(Records from a data source)
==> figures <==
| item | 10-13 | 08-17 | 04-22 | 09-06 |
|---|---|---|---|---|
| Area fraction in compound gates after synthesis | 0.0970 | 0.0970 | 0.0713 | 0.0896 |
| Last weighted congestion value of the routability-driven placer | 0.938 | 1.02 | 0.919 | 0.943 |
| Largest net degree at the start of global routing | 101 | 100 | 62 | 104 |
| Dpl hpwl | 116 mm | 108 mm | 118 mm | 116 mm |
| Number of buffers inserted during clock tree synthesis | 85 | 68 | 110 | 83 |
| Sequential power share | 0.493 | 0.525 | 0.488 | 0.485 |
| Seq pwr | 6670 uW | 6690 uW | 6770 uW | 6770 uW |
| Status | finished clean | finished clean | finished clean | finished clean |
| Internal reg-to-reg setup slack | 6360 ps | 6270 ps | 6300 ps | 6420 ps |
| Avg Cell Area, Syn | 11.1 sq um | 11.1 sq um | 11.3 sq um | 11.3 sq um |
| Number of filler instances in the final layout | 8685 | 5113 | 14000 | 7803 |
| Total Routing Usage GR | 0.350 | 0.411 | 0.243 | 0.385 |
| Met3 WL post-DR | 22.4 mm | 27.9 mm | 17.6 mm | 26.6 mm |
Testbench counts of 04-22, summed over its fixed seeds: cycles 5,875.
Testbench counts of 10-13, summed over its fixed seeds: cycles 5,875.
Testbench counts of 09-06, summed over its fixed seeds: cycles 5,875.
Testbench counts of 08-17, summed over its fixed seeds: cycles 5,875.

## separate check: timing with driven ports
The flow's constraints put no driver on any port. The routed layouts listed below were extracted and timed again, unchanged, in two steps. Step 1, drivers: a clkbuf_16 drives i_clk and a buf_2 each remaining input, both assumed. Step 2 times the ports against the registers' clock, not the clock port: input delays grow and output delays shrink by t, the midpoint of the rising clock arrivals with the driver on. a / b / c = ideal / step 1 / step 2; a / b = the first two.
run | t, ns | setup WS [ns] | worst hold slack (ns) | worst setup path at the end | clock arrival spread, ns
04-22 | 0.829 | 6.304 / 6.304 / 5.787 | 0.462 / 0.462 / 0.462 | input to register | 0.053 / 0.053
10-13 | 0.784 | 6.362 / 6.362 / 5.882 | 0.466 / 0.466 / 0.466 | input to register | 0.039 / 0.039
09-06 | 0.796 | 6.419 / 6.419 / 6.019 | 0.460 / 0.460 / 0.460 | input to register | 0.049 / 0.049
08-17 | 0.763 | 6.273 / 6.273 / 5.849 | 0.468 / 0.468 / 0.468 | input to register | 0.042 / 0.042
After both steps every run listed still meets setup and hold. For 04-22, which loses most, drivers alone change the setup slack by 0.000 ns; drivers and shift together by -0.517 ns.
What follows belongs to an exercise in optimizing a design on an open flow for small area; a production flow would make more cautious choices.
The RTL was checked by simulation tests, not by an equivalence proof against the original design.
Power is estimated from default activity; no workload was simulated.

**flow/design.v**
```verilog
`timescale 1ns/10ps
module exec_stage (
  input  logic        clk,
  input  logic        reset,
  input  logic        in_valid,
  input  logic [5:0]  op1,
  input  logic [7:0]  op2,
  input  logic [15:0] imm,
  input  logic [31:0] rs_val,
  input  logic [31:0] rt_val,
  input  logic [31:0] pc,
  output logic        out_valid,
  output logic [31:0] result,
  output logic        wr_reg,
  output logic        redirect,
  output logic [31:0] redirect_pc
);
  logic alur, br, jal, sw, i_add, i_log;
  logic r_cmp, r_add, r_sub, r_log, r_shr, r_shl;
  assign alur  = (op1 == 6'h00);
  assign br    = (op1[5:2] == 4'b0010);
  assign jal   = (op1 == 6'h0c);
  assign sw    = (op1 == 6'h1a);
  assign i_add = (op1 == 6'h12) | (op1 == 6'h1a) | (op1 == 6'h20);
  assign i_log = (op1 == 6'h24) | (op1 == 6'h25) | (op1 == 6'h26);
  assign r_cmp = alur & (op2[7:2] == 6'b000010);
  assign r_add = alur & (op2 == 8'h20);
  assign r_sub = alur & (op2 == 8'h28);
  assign r_log = alur & (op2[7:4] == 4'h2) & op2[2] & (op2[1:0] != 2'b11);
  assign r_shr = alur & (op2 == 8'h30);
  assign r_shl = alur & (op2 == 8'h31);
  logic selimm, sel4, sub;
  assign selimm = op1[5] | op1[4];
  assign sel4   = op1[2];
  assign sub    = ~(op1[5] | op1[4] | op1[2]) & (op1[3] | (op2[3] & ~op2[2]));
  logic [31:0] simm, aa, bb, ap, ag, sum;
  assign simm = {{16{imm[15]}}, imm};
  assign aa   = rs_val;
  assign bb   = (selimm ? simm : (sel4 ? {simm[29:0], 2'b00} : rt_val)) ^ {32{sub}};
  assign ap   = aa ^ bb;
  assign ag   = aa & bb;
  wire ma_G0 = ag[0] | (ap[0] & sub);
  wire ma_Q4 = ag[4] | (ap[4] & ag[3]);
  wire ma_R4 = ap[4] & ap[3];
  wire ma_Q8 = ag[8] | (ap[8] & ag[7]);
  wire ma_R8 = ap[8] & ap[7];
  wire ma_Q16 = ag[16] | (ap[16] & ag[15]);
  wire ma_R16 = ap[16] & ap[15];
  wire ma_G1_4 = ag[1] | (ap[1] & ma_G0);
  wire ma_P1_4 = ap[1] & ap[0];
  wire ma_G3_5 = ag[3] | (ap[3] & ag[2]);
  wire ma_P3_5 = ap[3] & ap[2];
  wire ma_G5_6 = ag[5] | (ap[5] & ag[4]);
  wire ma_P5_6 = ap[5] & ap[4];
  wire ma_G7_7 = ag[7] | (ap[7] & ag[6]);
  wire ma_P7_7 = ap[7] & ap[6];
  wire ma_G9_8 = ag[9] | (ap[9] & ag[8]);
  wire ma_P9_8 = ap[9] & ap[8];
  wire ma_G11_9 = ag[11] | (ap[11] & ag[10]);
  wire ma_P11_9 = ap[11] & ap[10];
  wire ma_G13_10 = ag[13] | (ap[13] & ag[12]);
  wire ma_P13_10 = ap[13] & ap[12];
  wire ma_G15_11 = ag[15] | (ap[15] & ag[14]);
  wire ma_P15_11 = ap[15] & ap[14];
  wire ma_G17_12 = ag[17] | (ap[17] & ag[16]);
  wire ma_P17_12 = ap[17] & ap[16];
  wire ma_G19_13 = ag[19] | (ap[19] & ag[18]);
  wire ma_P19_13 = ap[19] & ap[18];
  wire ma_G21_14 = ag[21] | (ap[21] & ag[20]);
  wire ma_P21_14 = ap[21] & ap[20];
  wire ma_G23_15 = ag[23] | (ap[23] & ag[22]);
  wire ma_P23_15 = ap[23] & ap[22];
  wire ma_G25_16 = ag[25] | (ap[25] & ag[24]);
  wire ma_P25_16 = ap[25] & ap[24];
  wire ma_G27_17 = ag[27] | (ap[27] & ag[26]);
  wire ma_P27_17 = ap[27] & ap[26];
  wire ma_G29_18 = ag[29] | (ap[29] & ag[28]);
  wire ma_P29_18 = ap[29] & ap[28];
  wire ma_G31_19 = ag[31] | (ap[31] & ag[30]);
  wire ma_P31_19 = ap[31] & ap[30];
  wire ma_G2_20 = ag[2] | (ap[2] & ma_G1_4);
  wire ma_P2_20 = ap[2] & ma_P1_4;
  wire ma_G3_21 = ma_G3_5 | (ma_P3_5 & ma_G1_4);
  wire ma_P3_21 = ma_P3_5 & ma_P1_4;
  wire ma_G6_22 = ag[6] | (ap[6] & ma_G5_6);
  wire ma_P6_22 = ap[6] & ma_P5_6;
  wire ma_G7_23 = ma_G7_7 | (ma_P7_7 & ma_G5_6);
  wire ma_P7_23 = ma_P7_7 & ma_P5_6;
  wire ma_G10_24 = ag[10] | (ap[10] & ma_G9_8);
  wire ma_P10_24 = ap[10] & ma_P9_8;
  wire ma_G11_25 = ma_G11_9 | (ma_P11_9 & ma_G9_8);
  wire ma_P11_25 = ma_P11_9 & ma_P9_8;
  wire ma_G14_26 = ag[14] | (ap[14] & ma_G13_10);
  wire ma_P14_26 = ap[14] & ma_P13_10;
  wire ma_G15_27 = ma_G15_11 | (ma_P15_11 & ma_G13_10);
  wire ma_P15_27 = ma_P15_11 & ma_P13_10;
  wire ma_G18_28 = ag[18] | (ap[18] & ma_G17_12);
  wire ma_P18_28 = ap[18] & ma_P17_12;
  wire ma_G19_29 = ma_G19_13 | (ma_P19_13 & ma_G17_12);
  wire ma_P19_29 = ma_P19_13 & ma_P17_12;
  wire ma_G22_30 = ag[22] | (ap[22] & ma_G21_14);
  wire ma_P22_30 = ap[22] & ma_P21_14;
  wire ma_G23_31 = ma_G23_15 | (ma_P23_15 & ma_G21_14);
  wire ma_P23_31 = ma_P23_15 & ma_P21_14;
  wire ma_G26_32 = ag[26] | (ap[26] & ma_G25_16);
  wire ma_P26_32 = ap[26] & ma_P25_16;
  wire ma_G27_33 = ma_G27_17 | (ma_P27_17 & ma_G25_16);
  wire ma_P27_33 = ma_P27_17 & ma_P25_16;
  wire ma_G30_34 = ag[30] | (ap[30] & ma_G29_18);
  wire ma_P30_34 = ap[30] & ma_P29_18;
  wire ma_G31_35 = ma_G31_19 | (ma_P31_19 & ma_G29_18);
  wire ma_P31_35 = ma_P31_19 & ma_P29_18;
  wire ma_G4_36 = ma_Q4 | (ma_R4 & ma_G2_20);
  wire ma_P4_36 = ma_R4 & ma_P2_20;
  wire ma_G5_37 = ma_G5_6 | (ma_P5_6 & ma_G3_21);
  wire ma_P5_37 = ma_P5_6 & ma_P3_21;
  wire ma_G6_38 = ma_G6_22 | (ma_P6_22 & ma_G3_21);
  wire ma_P6_38 = ma_P6_22 & ma_P3_21;
  wire ma_G7_39 = ma_G7_23 | (ma_P7_23 & ma_G3_21);
  wire ma_P7_39 = ma_P7_23 & ma_P3_21;
  wire ma_G12_40 = ag[12] | (ap[12] & ma_G11_25);
  wire ma_P12_40 = ap[12] & ma_P11_25;
  wire ma_G13_41 = ma_G13_10 | (ma_P13_10 & ma_G11_25);
  wire ma_P13_41 = ma_P13_10 & ma_P11_25;
  wire ma_G14_42 = ma_G14_26 | (ma_P14_26 & ma_G11_25);
  wire ma_P14_42 = ma_P14_26 & ma_P11_25;
  wire ma_G15_43 = ma_G15_27 | (ma_P15_27 & ma_G11_25);
  wire ma_P15_43 = ma_P15_27 & ma_P11_25;
  wire ma_G20_44 = ag[20] | (ap[20] & ma_G19_29);
  wire ma_P20_44 = ap[20] & ma_P19_29;
  wire ma_G21_45 = ma_G21_14 | (ma_P21_14 & ma_G19_29);
  wire ma_P21_45 = ma_P21_14 & ma_P19_29;
  wire ma_G22_46 = ma_G22_30 | (ma_P22_30 & ma_G19_29);
  wire ma_P22_46 = ma_P22_30 & ma_P19_29;
  wire ma_G23_47 = ma_G23_31 | (ma_P23_31 & ma_G19_29);
  wire ma_P23_47 = ma_P23_31 & ma_P19_29;
  wire ma_G28_48 = ag[28] | (ap[28] & ma_G27_33);
  wire ma_P28_48 = ap[28] & ma_P27_33;
  wire ma_G29_49 = ma_G29_18 | (ma_P29_18 & ma_G27_33);
  wire ma_P29_49 = ma_P29_18 & ma_P27_33;
  wire ma_G30_50 = ma_G30_34 | (ma_P30_34 & ma_G27_33);
  wire ma_P30_50 = ma_P30_34 & ma_P27_33;
  wire ma_G31_51 = ma_G31_35 | (ma_P31_35 & ma_G27_33);
  wire ma_P31_51 = ma_P31_35 & ma_P27_33;
  wire ma_G8_52 = ma_Q8 | (ma_R8 & ma_G6_38);
  wire ma_P8_52 = ma_R8 & ma_P6_38;
  wire ma_G9_53 = ma_G9_8 | (ma_P9_8 & ma_G7_39);
  wire ma_P9_53 = ma_P9_8 & ma_P7_39;
  wire ma_G10_54 = ma_G10_24 | (ma_P10_24 & ma_G7_39);
  wire ma_P10_54 = ma_P10_24 & ma_P7_39;
  wire ma_G11_55 = ma_G11_25 | (ma_P11_25 & ma_G7_39);
  wire ma_P11_55 = ma_P11_25 & ma_P7_39;
  wire ma_G12_56 = ma_G12_40 | (ma_P12_40 & ma_G7_39);
  wire ma_P12_56 = ma_P12_40 & ma_P7_39;
  wire ma_G13_57 = ma_G13_41 | (ma_P13_41 & ma_G7_39);
  wire ma_P13_57 = ma_P13_41 & ma_P7_39;
  wire ma_G14_58 = ma_G14_42 | (ma_P14_42 & ma_G7_39);
  wire ma_P14_58 = ma_P14_42 & ma_P7_39;
  wire ma_G15_59 = ma_G15_43 | (ma_P15_43 & ma_G7_39);
  wire ma_P15_59 = ma_P15_43 & ma_P7_39;
  wire ma_G24_60 = ag[24] | (ap[24] & ma_G23_47);
  wire ma_P24_60 = ap[24] & ma_P23_47;
  wire ma_G25_61 = ma_G25_16 | (ma_P25_16 & ma_G23_47);
  wire ma_P25_61 = ma_P25_16 & ma_P23_47;
  wire ma_G26_62 = ma_G26_32 | (ma_P26_32 & ma_G23_47);
  wire ma_P26_62 = ma_P26_32 & ma_P23_47;
  wire ma_G27_63 = ma_G27_33 | (ma_P27_33 & ma_G23_47);
  wire ma_P27_63 = ma_P27_33 & ma_P23_47;
  wire ma_G28_64 = ma_G28_48 | (ma_P28_48 & ma_G23_47);
  wire ma_P28_64 = ma_P28_48 & ma_P23_47;
  wire ma_G29_65 = ma_G29_49 | (ma_P29_49 & ma_G23_47);
  wire ma_P29_65 = ma_P29_49 & ma_P23_47;
  wire ma_G30_66 = ma_G30_50 | (ma_P30_50 & ma_G23_47);
  wire ma_P30_66 = ma_P30_50 & ma_P23_47;
  wire ma_G31_67 = ma_G31_51 | (ma_P31_51 & ma_G23_47);
  wire ma_P31_67 = ma_P31_51 & ma_P23_47;
  wire ma_G16_68 = ma_Q16 | (ma_R16 & ma_G14_58);
  wire ma_P16_68 = ma_R16 & ma_P14_58;
  wire ma_G17_69 = ma_G17_12 | (ma_P17_12 & ma_G15_59);
  wire ma_P17_69 = ma_P17_12 & ma_P15_59;
  wire ma_G18_70 = ma_G18_28 | (ma_P18_28 & ma_G15_59);
  wire ma_P18_70 = ma_P18_28 & ma_P15_59;
  wire ma_G19_71 = ma_G19_29 | (ma_P19_29 & ma_G15_59);
  wire ma_P19_71 = ma_P19_29 & ma_P15_59;
  wire ma_G20_72 = ma_G20_44 | (ma_P20_44 & ma_G15_59);
  wire ma_P20_72 = ma_P20_44 & ma_P15_59;
  wire ma_G21_73 = ma_G21_45 | (ma_P21_45 & ma_G15_59);
  wire ma_P21_73 = ma_P21_45 & ma_P15_59;
  wire ma_G22_74 = ma_G22_46 | (ma_P22_46 & ma_G15_59);
  wire ma_P22_74 = ma_P22_46 & ma_P15_59;
  wire ma_G23_75 = ma_G23_47 | (ma_P23_47 & ma_G15_59);
  wire ma_P23_75 = ma_P23_47 & ma_P15_59;
  wire ma_G24_76 = ma_G24_60 | (ma_P24_60 & ma_G15_59);
  wire ma_P24_76 = ma_P24_60 & ma_P15_59;
  wire ma_G25_77 = ma_G25_61 | (ma_P25_61 & ma_G15_59);
  wire ma_P25_77 = ma_P25_61 & ma_P15_59;
  wire ma_G26_78 = ma_G26_62 | (ma_P26_62 & ma_G15_59);
  wire ma_P26_78 = ma_P26_62 & ma_P15_59;
  wire ma_G27_79 = ma_G27_63 | (ma_P27_63 & ma_G15_59);
  wire ma_P27_79 = ma_P27_63 & ma_P15_59;
  wire ma_G28_80 = ma_G28_64 | (ma_P28_64 & ma_G15_59);
  wire ma_P28_80 = ma_P28_64 & ma_P15_59;
  wire ma_G29_81 = ma_G29_65 | (ma_P29_65 & ma_G15_59);
  wire ma_P29_81 = ma_P29_65 & ma_P15_59;
  wire ma_G30_82 = ma_G30_66 | (ma_P30_66 & ma_G15_59);
  wire ma_P30_82 = ma_P30_66 & ma_P15_59;
  wire ma_G31_83 = ma_G31_67 | (ma_P31_67 & ma_G15_59);
  wire ma_P31_83 = ma_P31_67 & ma_P15_59;
  wire [32:0] ma_c;
  assign ma_c[0] = sub;
  assign ma_c[1] = ma_G0;
  assign ma_c[2] = ma_G1_4;
  assign ma_c[3] = ma_G2_20;
  assign ma_c[4] = ma_G3_21;
  assign ma_c[5] = ma_G4_36;
  assign ma_c[6] = ma_G5_37;
  assign ma_c[7] = ma_G6_38;
  assign ma_c[8] = ma_G7_39;
  assign ma_c[9] = ma_G8_52;
  assign ma_c[10] = ma_G9_53;
  assign ma_c[11] = ma_G10_54;
  assign ma_c[12] = ma_G11_55;
  assign ma_c[13] = ma_G12_56;
  assign ma_c[14] = ma_G13_57;
  assign ma_c[15] = ma_G14_58;
  assign ma_c[16] = ma_G15_59;
  assign ma_c[17] = ma_G16_68;
  assign ma_c[18] = ma_G17_69;
  assign ma_c[19] = ma_G18_70;
  assign ma_c[20] = ma_G19_71;
  assign ma_c[21] = ma_G20_72;
  assign ma_c[22] = ma_G21_73;
  assign ma_c[23] = ma_G22_74;
  assign ma_c[24] = ma_G23_75;
  assign ma_c[25] = ma_G24_76;
  assign ma_c[26] = ma_G25_77;
  assign ma_c[27] = ma_G26_78;
  assign ma_c[28] = ma_G27_79;
  assign ma_c[29] = ma_G28_80;
  assign ma_c[30] = ma_G29_81;
  assign ma_c[31] = ma_G30_82;
  assign ma_c[32] = ma_G31_83;
  assign sum = ap ^ ma_c[31:0];
  logic eq, lt, cmp;
  logic [1:0] cc;
  assign cc = alur ? op2[1:0] : op1[1:0];
  assign eq = &ap;
  assign lt = ap[31] ? sum[31] : rs_val[31];
  always_comb
    case (cc)
      2'd0: cmp = eq;
      2'd1: cmp = lt;
      2'd2: cmp = lt | eq;
      default: cmp = ~eq;
    endcase
  logic [31:0] lg;
  logic        t_and, t_xor, t_nor;
  always_comb begin
    t_and = 1'b0; t_xor = 1'b0; t_nor = 1'b0;
    case ({alur & op2[3], cc})
      3'b000: t_and = 1'b1;                           
      3'b001: begin t_and = 1'b1; t_xor = 1'b1; end   
      3'b010: t_xor = 1'b1;                           
      3'b100: begin t_nor = 1'b1; t_xor = 1'b1; end   
      3'b101: t_nor = 1'b1;                           
      3'b110: begin t_nor = 1'b1; t_and = 1'b1; end   
      default: ;
    endcase
  end
  assign lg = ({32{t_and}} & ag) | ({32{t_xor}} & ap) | ({32{t_nor}} & ~(ap | ag));
  logic [31:0] shx, shy;
  logic        fill, big;
  always_comb
    for (int i = 0; i < 32; i++) shx[i] = r_shl ? rs_val[31-i] : rs_val[i];
  assign fill = r_shr & rs_val[31];
  assign big  = |rt_val[31:5];
  logic [31:0] s0, s1, s2, s3;
  assign s0  = rt_val[4] ? {{16{fill}}, shx[31:16]} : shx;
  assign s1  = rt_val[3] ? {{8{fill}}, s0[31:8]} : s0;
  assign s2  = rt_val[2] ? {{4{fill}}, s1[31:4]} : s1;
  assign s3  = rt_val[1] ? {{2{fill}}, s2[31:2]} : s2;
  assign shy = big ? {32{fill}} : (rt_val[0] ? {fill, s3[31:1]} : s3);
  logic [29:0] ta, tb, tp, tg, tsum;
  logic [31:0] pcn;
  assign ta = pc[31:2];
  assign tb = op1[2] ? 30'd0 : simm[29:0];
  assign tp = ta ^ tb;
  assign tg = ta & tb;
  wire ta_G0 = tg[0] | (tp[0] & 1'b1);
  wire ta_G1_1 = tg[1] | (tp[1] & ta_G0);
  wire ta_P1_1 = tp[1] & tp[0];
  wire ta_G3_2 = tg[3] | (tp[3] & tg[2]);
  wire ta_P3_2 = tp[3] & tp[2];
  wire ta_G5_3 = tg[5] | (tp[5] & tg[4]);
  wire ta_P5_3 = tp[5] & tp[4];
  wire ta_G7_4 = tg[7] | (tp[7] & tg[6]);
  wire ta_P7_4 = tp[7] & tp[6];
  wire ta_G9_5 = tg[9] | (tp[9] & tg[8]);
  wire ta_P9_5 = tp[9] & tp[8];
  wire ta_G11_6 = tg[11] | (tp[11] & tg[10]);
  wire ta_P11_6 = tp[11] & tp[10];
  wire ta_G13_7 = tg[13] | (tp[13] & tg[12]);
  wire ta_P13_7 = tp[13] & tp[12];
  wire ta_G15_8 = tg[15] | (tp[15] & tg[14]);
  wire ta_P15_8 = tp[15] & tp[14];
  wire ta_G3_9 = ta_G3_2 | (ta_P3_2 & ta_G1_1);
  wire ta_P3_9 = ta_P3_2 & ta_P1_1;
  wire ta_G7_10 = ta_G7_4 | (ta_P7_4 & ta_G5_3);
  wire ta_P7_10 = ta_P7_4 & ta_P5_3;
  wire ta_G11_11 = ta_G11_6 | (ta_P11_6 & ta_G9_5);
  wire ta_P11_11 = ta_P11_6 & ta_P9_5;
  wire ta_G15_12 = ta_G15_8 | (ta_P15_8 & ta_G13_7);
  wire ta_P15_12 = ta_P15_8 & ta_P13_7;
  wire ta_G7_13 = ta_G7_10 | (ta_P7_10 & ta_G3_9);
  wire ta_P7_13 = ta_P7_10 & ta_P3_9;
  wire ta_G15_14 = ta_G15_12 | (ta_P15_12 & ta_G11_11);
  wire ta_P15_14 = ta_P15_12 & ta_P11_11;
  wire ta_G15_15 = ta_G15_14 | (ta_P15_14 & ta_G7_13);
  wire ta_P15_15 = ta_P15_14 & ta_P7_13;
  wire ta_G11_16 = ta_G11_11 | (ta_P11_11 & ta_G7_13);
  wire ta_P11_16 = ta_P11_11 & ta_P7_13;
  wire ta_G5_17 = ta_G5_3 | (ta_P5_3 & ta_G3_9);
  wire ta_P5_17 = ta_P5_3 & ta_P3_9;
  wire ta_G9_18 = ta_G9_5 | (ta_P9_5 & ta_G7_13);
  wire ta_P9_18 = ta_P9_5 & ta_P7_13;
  wire ta_G13_19 = ta_G13_7 | (ta_P13_7 & ta_G11_16);
  wire ta_P13_19 = ta_P13_7 & ta_P11_16;
  wire ta_G2_20 = tg[2] | (tp[2] & ta_G1_1);
  wire ta_P2_20 = tp[2] & ta_P1_1;
  wire ta_G4_21 = tg[4] | (tp[4] & ta_G3_9);
  wire ta_P4_21 = tp[4] & ta_P3_9;
  wire ta_G6_22 = tg[6] | (tp[6] & ta_G5_17);
  wire ta_P6_22 = tp[6] & ta_P5_17;
  wire ta_G8_23 = tg[8] | (tp[8] & ta_G7_13);
  wire ta_P8_23 = tp[8] & ta_P7_13;
  wire ta_G10_24 = tg[10] | (tp[10] & ta_G9_18);
  wire ta_P10_24 = tp[10] & ta_P9_18;
  wire ta_G12_25 = tg[12] | (tp[12] & ta_G11_16);
  wire ta_P12_25 = tp[12] & ta_P11_16;
  wire ta_G14_26 = tg[14] | (tp[14] & ta_G13_19);
  wire ta_P14_26 = tp[14] & ta_P13_19;
  wire [16:0] ta_c;
  assign ta_c[0] = 1'b1;
  assign ta_c[1] = ta_G0;
  assign ta_c[2] = ta_G1_1;
  assign ta_c[3] = ta_G2_20;
  assign ta_c[4] = ta_G3_9;
  assign ta_c[5] = ta_G4_21;
  assign ta_c[6] = ta_G5_17;
  assign ta_c[7] = ta_G6_22;
  assign ta_c[8] = ta_G7_13;
  assign ta_c[9] = ta_G8_23;
  assign ta_c[10] = ta_G9_18;
  assign ta_c[11] = ta_G10_24;
  assign ta_c[12] = ta_G11_16;
  assign ta_c[13] = ta_G12_25;
  assign ta_c[14] = ta_G13_19;
  assign ta_c[15] = ta_G14_26;
  assign ta_c[16] = ta_G15_15;
  assign tsum[15:0] = tp[15:0] ^ ta_c[15:0];
  logic tinc, tdec;
  logic [13:0] all1, all0;
  assign tinc = ta_c[16] & ~tb[15];
  assign tdec = ~ta_c[16] & tb[15];
  assign all1[0] = 1'b1;
  assign all0[0] = 1'b1;
  for (genvar i = 1; i < 14; i++) begin : g_incdec
    assign all1[i] = all1[i-1] & ta[15+i];
    assign all0[i] = all0[i-1] & ~ta[15+i];
  end
  assign tsum[29:16] = ta[29:16] ^ (({14{tinc}} & all1) | ({14{tdec}} & all0));
  assign pcn = {tsum, pc[1:0]};
  logic [31:0] res_n, tgt_n, sh_rev;
  logic        sel_sum, sel_log;
  assign sel_sum = r_add | r_sub | i_add;
  assign sel_log = r_log | i_log;
  always_comb
    for (int i = 0; i < 32; i++) sh_rev[i] = shy[31-i];
  assign res_n = ({32{sel_sum}} & sum)
               | ({32{sel_log}} & lg)
               | ({32{r_shr}}   & shy)
               | ({32{r_shl}}   & sh_rev)
               | ({32{jal}}     & pcn)
               | {31'd0, r_cmp & cmp};
  assign tgt_n = op1[2] ? sum : pcn;
  logic        v1, w1, r1;
  logic [31:0] res1;
  always_ff @(posedge clk or posedge reset)
    if (reset) begin
      v1 <= 1'b0;
      w1 <= 1'b0;
      r1 <= 1'b0;
    end else begin
      v1 <= in_valid;
      w1 <= in_valid & ~(br | sw);
      r1 <= in_valid & (jal | (br & cmp));
    end
  always_ff @(posedge clk)
    res1 <= res_n;
  logic redirect_n;
  assign redirect_n = r1 & ~redirect;
  always_ff @(posedge clk or posedge reset)
    if (reset) begin
      out_valid <= 1'b0;
      wr_reg    <= 1'b0;
      redirect  <= 1'b0;
    end else begin
      out_valid <= v1 & ~redirect;
      wr_reg    <= w1 & ~redirect;
      redirect  <= redirect_n;
    end
  always_ff @(posedge clk)
    result <= res1;
  always_ff @(posedge clk)
    if (!redirect_n)
      redirect_pc <= tgt_n;
endmodule
```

[Required action]
Above are the records. Copy the lines beginning at the one that has "0.919 | 0.943 |" and ending with the one that has "## separate check: timing with driven ports", unchanged.

[Exercise response]
| Last weighted congestion value of the routability-driven placer | 0.938 | 1.02 | 0.919 | 0.943 |
| Largest net degree at the start of global routing | 101 | 100 | 62 | 104 |
| Dpl hpwl | 116 mm | 108 mm | 118 mm | 116 mm |
| Number of buffers inserted during clock tree synthesis | 85 | 68 | 110 | 83 |
| Sequential power share | 0.493 | 0.525 | 0.488 | 0.485 |
| Seq pwr | 6670 uW | 6690 uW | 6770 uW | 6770 uW |
| Status | finished clean | finished clean | finished clean | finished clean |
| Internal reg-to-reg setup slack | 6360 ps | 6270 ps | 6300 ps | 6420 ps |
| Avg Cell Area, Syn | 11.1 sq um | 11.1 sq um | 11.3 sq um | 11.3 sq um |
| Number of filler instances in the final layout | 8685 | 5113 | 14000 | 7803 |
| Total Routing Usage GR | 0.350 | 0.411 | 0.243 | 0.385 |
| Met3 WL post-DR | 22.4 mm | 27.9 mm | 17.6 mm | 26.6 mm |
Testbench counts of 04-22, summed over its fixed seeds: cycles 5,875.
Testbench counts of 10-13, summed over its fixed seeds: cycles 5,875.
Testbench counts of 09-06, summed over its fixed seeds: cycles 5,875.
Testbench counts of 08-17, summed over its fixed seeds: cycles 5,875.

## separate check: timing with driven ports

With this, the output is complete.